- **Exercise material**:
▼▼▼

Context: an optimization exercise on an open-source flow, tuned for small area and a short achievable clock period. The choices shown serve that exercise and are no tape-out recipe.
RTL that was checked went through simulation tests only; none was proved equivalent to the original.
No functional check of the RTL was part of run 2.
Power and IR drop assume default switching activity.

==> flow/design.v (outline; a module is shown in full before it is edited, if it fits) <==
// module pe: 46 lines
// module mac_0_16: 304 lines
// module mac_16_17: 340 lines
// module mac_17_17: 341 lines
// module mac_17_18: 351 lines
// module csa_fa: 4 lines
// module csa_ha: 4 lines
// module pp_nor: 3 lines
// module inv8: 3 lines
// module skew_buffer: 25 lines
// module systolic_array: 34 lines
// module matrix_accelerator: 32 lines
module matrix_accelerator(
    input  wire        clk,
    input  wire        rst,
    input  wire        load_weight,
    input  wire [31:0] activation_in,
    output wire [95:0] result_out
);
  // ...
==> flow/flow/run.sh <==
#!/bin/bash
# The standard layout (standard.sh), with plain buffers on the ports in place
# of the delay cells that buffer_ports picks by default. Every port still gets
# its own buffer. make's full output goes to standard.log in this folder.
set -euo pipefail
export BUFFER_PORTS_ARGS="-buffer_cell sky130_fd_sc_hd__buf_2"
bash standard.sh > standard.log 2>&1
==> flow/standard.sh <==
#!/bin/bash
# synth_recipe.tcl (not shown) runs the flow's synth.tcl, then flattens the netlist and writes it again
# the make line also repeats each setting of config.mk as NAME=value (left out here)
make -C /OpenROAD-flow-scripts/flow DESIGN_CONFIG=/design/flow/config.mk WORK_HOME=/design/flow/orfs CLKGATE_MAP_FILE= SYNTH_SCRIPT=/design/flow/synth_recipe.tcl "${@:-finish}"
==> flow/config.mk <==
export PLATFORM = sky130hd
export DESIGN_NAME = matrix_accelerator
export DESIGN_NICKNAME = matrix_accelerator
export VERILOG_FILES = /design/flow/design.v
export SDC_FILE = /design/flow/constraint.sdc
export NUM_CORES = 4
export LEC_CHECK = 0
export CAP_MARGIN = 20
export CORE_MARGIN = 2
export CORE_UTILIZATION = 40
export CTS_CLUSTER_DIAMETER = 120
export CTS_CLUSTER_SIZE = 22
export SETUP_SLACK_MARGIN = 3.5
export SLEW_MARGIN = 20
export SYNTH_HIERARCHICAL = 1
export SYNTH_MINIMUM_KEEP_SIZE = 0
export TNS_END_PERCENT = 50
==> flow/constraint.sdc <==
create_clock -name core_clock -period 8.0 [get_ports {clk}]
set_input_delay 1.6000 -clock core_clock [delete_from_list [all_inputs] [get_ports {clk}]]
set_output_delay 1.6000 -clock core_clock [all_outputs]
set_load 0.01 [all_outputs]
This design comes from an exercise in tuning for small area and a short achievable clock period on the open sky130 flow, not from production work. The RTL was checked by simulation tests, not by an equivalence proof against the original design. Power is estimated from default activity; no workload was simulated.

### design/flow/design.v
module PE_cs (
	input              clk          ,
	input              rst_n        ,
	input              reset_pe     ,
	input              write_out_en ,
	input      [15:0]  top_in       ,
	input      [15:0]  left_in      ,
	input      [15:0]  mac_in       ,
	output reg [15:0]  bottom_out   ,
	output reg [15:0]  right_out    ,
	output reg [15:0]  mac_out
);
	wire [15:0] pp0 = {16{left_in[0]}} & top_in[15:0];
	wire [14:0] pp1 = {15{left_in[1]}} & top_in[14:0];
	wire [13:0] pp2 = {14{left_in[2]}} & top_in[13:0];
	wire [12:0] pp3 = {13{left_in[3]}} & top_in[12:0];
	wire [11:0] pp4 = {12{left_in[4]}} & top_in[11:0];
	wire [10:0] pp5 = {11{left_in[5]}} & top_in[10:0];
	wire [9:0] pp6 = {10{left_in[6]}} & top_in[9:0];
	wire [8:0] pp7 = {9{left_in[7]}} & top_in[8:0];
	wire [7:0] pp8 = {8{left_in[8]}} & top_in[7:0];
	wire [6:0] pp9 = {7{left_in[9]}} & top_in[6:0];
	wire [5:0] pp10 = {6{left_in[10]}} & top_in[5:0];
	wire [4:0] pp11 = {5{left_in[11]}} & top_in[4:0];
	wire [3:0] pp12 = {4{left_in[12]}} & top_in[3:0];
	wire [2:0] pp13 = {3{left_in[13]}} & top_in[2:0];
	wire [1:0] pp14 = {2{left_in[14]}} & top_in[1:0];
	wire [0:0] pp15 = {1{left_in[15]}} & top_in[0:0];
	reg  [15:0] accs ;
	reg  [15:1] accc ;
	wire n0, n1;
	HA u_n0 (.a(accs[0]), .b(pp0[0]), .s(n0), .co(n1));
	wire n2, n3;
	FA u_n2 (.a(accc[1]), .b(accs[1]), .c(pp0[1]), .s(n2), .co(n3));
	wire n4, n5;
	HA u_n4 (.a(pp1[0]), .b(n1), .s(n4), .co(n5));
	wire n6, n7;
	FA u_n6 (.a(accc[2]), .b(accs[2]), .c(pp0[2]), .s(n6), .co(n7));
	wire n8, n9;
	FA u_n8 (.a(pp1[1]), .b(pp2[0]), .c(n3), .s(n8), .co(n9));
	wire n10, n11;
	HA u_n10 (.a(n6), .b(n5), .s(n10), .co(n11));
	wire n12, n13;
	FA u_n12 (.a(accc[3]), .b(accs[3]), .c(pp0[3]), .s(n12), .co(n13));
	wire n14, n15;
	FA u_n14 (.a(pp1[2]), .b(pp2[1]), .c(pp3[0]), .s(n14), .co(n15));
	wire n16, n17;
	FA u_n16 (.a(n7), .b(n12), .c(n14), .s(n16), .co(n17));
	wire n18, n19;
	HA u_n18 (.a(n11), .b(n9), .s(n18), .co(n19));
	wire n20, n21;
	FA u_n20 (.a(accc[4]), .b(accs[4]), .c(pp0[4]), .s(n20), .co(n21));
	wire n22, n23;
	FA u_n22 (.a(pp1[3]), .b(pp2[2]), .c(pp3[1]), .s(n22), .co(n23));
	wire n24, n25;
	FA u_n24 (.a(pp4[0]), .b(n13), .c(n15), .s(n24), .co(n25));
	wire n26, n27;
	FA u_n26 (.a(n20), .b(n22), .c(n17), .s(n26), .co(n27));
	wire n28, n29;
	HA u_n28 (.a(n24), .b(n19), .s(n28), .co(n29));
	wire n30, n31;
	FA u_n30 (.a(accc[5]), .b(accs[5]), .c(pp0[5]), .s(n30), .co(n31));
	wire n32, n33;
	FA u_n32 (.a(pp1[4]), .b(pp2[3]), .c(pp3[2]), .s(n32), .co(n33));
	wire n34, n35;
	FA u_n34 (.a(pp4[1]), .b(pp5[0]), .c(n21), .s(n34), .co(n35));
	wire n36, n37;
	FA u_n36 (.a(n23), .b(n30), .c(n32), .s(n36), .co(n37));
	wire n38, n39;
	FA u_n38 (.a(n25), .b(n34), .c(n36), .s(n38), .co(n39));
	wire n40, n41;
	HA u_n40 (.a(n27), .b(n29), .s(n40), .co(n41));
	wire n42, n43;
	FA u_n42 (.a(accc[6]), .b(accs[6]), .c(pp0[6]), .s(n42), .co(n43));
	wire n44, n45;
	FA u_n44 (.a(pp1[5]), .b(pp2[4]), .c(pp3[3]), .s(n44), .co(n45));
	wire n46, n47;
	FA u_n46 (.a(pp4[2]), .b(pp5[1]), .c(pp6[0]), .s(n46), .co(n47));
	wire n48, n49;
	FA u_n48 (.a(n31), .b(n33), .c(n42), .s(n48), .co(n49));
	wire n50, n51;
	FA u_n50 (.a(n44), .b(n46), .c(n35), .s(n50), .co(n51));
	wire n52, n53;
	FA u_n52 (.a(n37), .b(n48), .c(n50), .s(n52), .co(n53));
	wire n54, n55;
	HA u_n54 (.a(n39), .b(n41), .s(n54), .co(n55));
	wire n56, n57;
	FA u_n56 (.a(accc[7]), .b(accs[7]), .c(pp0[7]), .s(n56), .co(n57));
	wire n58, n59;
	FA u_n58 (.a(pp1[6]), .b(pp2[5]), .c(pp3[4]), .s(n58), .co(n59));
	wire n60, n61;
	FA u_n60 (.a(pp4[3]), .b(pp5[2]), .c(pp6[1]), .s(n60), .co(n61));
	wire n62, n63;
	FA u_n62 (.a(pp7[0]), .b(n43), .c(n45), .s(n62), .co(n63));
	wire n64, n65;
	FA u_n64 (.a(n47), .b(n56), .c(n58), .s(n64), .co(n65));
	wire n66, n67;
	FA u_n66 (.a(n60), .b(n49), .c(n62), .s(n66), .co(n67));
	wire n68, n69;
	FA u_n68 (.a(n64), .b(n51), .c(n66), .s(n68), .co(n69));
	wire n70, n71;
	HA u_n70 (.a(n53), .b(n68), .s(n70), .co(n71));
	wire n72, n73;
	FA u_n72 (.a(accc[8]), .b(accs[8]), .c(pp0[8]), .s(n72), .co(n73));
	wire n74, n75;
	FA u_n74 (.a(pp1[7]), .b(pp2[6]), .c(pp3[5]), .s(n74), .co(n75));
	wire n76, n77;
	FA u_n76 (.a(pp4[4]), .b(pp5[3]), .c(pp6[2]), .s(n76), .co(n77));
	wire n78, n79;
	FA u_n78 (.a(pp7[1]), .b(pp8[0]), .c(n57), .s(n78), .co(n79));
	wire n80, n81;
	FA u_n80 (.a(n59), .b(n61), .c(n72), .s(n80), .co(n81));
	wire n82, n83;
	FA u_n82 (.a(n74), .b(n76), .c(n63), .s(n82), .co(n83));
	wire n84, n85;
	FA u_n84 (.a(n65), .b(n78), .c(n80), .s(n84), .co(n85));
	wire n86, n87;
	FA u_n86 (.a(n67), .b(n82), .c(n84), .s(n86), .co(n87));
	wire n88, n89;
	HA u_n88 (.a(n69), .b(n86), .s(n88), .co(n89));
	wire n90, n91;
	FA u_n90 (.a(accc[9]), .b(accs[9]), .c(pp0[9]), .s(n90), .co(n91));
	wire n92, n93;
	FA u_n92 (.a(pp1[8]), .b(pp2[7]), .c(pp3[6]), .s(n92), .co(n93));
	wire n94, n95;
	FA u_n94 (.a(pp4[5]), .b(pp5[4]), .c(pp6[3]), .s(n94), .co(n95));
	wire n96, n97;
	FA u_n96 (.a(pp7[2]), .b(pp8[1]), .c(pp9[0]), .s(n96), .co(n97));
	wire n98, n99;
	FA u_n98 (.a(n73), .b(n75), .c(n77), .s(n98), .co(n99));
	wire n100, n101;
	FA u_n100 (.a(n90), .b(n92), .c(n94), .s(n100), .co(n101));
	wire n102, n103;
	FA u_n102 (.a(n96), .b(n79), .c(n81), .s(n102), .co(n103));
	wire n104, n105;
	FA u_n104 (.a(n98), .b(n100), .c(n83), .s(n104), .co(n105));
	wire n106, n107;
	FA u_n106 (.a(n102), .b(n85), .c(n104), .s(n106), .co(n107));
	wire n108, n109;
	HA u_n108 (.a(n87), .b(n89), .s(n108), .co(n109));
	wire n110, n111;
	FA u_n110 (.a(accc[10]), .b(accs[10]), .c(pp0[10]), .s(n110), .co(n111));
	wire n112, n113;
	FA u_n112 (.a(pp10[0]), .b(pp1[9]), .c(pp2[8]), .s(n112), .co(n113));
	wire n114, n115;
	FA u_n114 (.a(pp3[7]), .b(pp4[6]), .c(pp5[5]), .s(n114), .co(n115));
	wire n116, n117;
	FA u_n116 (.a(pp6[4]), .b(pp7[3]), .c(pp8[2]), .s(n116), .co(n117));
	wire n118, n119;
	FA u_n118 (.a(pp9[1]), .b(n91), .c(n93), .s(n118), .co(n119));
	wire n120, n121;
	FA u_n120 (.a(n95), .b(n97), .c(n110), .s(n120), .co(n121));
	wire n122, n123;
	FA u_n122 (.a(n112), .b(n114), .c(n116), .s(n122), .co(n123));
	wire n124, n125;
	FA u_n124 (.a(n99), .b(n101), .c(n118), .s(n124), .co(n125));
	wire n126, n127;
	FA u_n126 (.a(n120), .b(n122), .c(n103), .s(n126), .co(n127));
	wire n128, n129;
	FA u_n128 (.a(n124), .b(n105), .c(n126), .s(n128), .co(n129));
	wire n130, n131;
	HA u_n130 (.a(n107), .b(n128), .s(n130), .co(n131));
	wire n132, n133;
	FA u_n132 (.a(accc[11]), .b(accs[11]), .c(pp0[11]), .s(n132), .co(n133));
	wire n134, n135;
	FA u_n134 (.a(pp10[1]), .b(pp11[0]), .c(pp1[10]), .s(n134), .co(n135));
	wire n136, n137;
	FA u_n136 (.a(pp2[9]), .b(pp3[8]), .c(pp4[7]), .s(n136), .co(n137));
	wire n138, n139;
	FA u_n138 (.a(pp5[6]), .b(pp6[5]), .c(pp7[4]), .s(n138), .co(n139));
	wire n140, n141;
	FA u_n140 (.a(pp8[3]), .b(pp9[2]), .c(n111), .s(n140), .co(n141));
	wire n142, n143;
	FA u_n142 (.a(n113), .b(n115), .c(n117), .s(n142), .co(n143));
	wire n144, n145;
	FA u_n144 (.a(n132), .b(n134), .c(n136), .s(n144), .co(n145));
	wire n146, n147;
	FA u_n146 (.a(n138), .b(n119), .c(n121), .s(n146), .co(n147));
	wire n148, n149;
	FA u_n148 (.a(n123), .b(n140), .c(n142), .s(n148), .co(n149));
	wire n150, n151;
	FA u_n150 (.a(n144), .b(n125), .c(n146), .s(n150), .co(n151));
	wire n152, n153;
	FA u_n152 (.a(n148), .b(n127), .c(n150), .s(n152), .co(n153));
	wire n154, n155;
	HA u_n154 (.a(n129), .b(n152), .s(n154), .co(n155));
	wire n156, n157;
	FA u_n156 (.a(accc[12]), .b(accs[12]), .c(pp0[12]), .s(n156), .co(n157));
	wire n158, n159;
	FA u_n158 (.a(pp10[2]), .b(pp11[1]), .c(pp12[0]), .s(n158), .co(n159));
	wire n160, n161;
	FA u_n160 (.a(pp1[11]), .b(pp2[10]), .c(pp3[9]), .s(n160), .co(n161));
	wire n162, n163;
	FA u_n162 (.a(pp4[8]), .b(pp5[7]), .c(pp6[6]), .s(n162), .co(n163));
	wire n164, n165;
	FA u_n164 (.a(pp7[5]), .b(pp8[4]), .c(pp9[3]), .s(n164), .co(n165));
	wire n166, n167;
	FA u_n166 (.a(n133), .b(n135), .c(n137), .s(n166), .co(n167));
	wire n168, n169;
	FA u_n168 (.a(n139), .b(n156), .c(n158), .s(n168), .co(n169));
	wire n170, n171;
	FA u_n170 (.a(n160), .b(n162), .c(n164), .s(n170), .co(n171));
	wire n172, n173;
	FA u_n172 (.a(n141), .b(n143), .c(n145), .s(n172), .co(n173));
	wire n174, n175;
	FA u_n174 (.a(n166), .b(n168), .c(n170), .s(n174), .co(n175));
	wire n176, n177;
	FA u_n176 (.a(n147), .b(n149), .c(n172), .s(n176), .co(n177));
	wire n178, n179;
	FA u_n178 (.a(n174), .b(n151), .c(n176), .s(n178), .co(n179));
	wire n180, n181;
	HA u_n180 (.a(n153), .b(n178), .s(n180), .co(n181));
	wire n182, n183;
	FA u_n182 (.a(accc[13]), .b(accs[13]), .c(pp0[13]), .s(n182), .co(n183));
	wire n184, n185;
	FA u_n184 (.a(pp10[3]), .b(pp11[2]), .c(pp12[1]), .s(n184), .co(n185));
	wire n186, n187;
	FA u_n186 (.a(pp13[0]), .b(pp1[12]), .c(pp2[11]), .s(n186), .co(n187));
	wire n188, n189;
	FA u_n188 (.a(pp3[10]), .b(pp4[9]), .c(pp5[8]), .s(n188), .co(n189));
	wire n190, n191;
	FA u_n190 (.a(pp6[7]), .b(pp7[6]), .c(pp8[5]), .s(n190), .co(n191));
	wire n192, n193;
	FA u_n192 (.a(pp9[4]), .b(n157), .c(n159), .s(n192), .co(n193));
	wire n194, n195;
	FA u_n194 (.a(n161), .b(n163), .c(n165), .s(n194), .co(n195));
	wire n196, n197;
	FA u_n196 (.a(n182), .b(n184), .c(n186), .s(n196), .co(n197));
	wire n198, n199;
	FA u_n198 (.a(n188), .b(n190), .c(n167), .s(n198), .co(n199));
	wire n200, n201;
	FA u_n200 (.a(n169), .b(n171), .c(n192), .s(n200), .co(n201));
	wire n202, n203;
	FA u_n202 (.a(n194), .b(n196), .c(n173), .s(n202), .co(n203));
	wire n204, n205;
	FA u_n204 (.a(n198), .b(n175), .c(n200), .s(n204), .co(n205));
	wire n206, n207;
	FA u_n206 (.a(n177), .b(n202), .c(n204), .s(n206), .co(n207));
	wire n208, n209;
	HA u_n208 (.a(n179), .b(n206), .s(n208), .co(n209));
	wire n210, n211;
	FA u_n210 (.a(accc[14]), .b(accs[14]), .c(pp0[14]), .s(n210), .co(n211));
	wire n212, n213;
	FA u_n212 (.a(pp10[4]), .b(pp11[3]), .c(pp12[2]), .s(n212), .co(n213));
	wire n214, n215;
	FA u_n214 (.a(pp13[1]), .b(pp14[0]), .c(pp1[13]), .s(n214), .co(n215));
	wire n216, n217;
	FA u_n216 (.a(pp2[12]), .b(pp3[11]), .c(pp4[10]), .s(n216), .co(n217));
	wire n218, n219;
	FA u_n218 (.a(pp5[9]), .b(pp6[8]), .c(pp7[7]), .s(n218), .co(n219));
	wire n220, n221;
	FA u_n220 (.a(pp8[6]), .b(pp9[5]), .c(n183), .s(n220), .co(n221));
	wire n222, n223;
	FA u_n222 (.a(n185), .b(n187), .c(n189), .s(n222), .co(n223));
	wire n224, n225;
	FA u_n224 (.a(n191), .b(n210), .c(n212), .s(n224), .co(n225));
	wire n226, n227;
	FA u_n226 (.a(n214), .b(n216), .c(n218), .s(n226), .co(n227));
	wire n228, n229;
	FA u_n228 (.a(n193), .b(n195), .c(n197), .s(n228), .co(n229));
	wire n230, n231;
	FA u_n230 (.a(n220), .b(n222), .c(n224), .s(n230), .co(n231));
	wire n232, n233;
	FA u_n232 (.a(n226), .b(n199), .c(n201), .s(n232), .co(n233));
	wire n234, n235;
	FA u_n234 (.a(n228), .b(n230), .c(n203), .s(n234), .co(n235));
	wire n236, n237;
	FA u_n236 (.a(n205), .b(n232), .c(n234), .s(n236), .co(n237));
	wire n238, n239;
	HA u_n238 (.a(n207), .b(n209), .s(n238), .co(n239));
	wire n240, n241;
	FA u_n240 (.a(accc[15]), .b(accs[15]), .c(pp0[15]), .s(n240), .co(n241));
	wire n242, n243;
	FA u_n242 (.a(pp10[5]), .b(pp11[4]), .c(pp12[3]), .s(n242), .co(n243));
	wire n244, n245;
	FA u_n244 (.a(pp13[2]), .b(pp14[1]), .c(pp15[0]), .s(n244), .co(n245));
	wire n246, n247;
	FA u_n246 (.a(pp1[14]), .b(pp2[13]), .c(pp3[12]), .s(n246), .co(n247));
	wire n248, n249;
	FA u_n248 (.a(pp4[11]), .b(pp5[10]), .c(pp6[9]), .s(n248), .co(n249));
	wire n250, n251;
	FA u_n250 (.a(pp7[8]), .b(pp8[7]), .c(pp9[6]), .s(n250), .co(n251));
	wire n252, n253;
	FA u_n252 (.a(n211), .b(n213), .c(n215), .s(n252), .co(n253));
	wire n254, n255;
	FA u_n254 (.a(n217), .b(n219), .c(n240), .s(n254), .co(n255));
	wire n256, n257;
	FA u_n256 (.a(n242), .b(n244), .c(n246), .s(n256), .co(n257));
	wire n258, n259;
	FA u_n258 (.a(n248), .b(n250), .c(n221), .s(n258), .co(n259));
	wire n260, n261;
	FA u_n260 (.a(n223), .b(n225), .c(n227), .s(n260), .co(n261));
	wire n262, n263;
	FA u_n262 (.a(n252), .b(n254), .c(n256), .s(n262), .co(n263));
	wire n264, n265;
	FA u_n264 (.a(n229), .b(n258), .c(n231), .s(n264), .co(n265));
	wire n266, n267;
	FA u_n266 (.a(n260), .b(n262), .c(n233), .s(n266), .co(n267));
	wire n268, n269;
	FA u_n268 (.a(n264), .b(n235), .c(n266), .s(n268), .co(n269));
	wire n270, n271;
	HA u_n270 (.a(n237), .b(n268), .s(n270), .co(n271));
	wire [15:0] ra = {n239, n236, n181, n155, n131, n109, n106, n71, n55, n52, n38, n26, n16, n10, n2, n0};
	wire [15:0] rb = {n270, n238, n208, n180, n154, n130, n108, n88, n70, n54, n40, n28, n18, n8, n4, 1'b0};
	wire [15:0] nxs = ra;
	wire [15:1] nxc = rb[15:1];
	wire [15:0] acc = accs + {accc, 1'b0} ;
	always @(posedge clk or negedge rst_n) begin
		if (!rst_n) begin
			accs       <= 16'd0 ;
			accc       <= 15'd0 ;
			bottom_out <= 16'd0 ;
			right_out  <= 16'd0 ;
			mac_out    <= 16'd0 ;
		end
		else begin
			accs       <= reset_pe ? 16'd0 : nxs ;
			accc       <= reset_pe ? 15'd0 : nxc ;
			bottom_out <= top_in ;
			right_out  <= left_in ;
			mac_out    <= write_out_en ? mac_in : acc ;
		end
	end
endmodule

▲▲▲

- **Task**:
Give back, unchanged, the run of lines in the listing above that begins at the line containing "export NUM_CORES = 4" and ends at the line containing "create_clock -name core_clock", both included.

- **Answer box**:
export NUM_CORES = 4
export LEC_CHECK = 0
export CAP_MARGIN = 20
export CORE_MARGIN = 2
export CORE_UTILIZATION = 40
export CTS_CLUSTER_DIAMETER = 120
export CTS_CLUSTER_SIZE = 22
export SETUP_SLACK_MARGIN = 3.5
export SLEW_MARGIN = 20
export SYNTH_HIERARCHICAL = 1
export SYNTH_MINIMUM_KEEP_SIZE = 0
export TNS_END_PERCENT = 50
==> flow/constraint.sdc <==
create_clock -name core_clock -period 8.0 [get_ports {clk}]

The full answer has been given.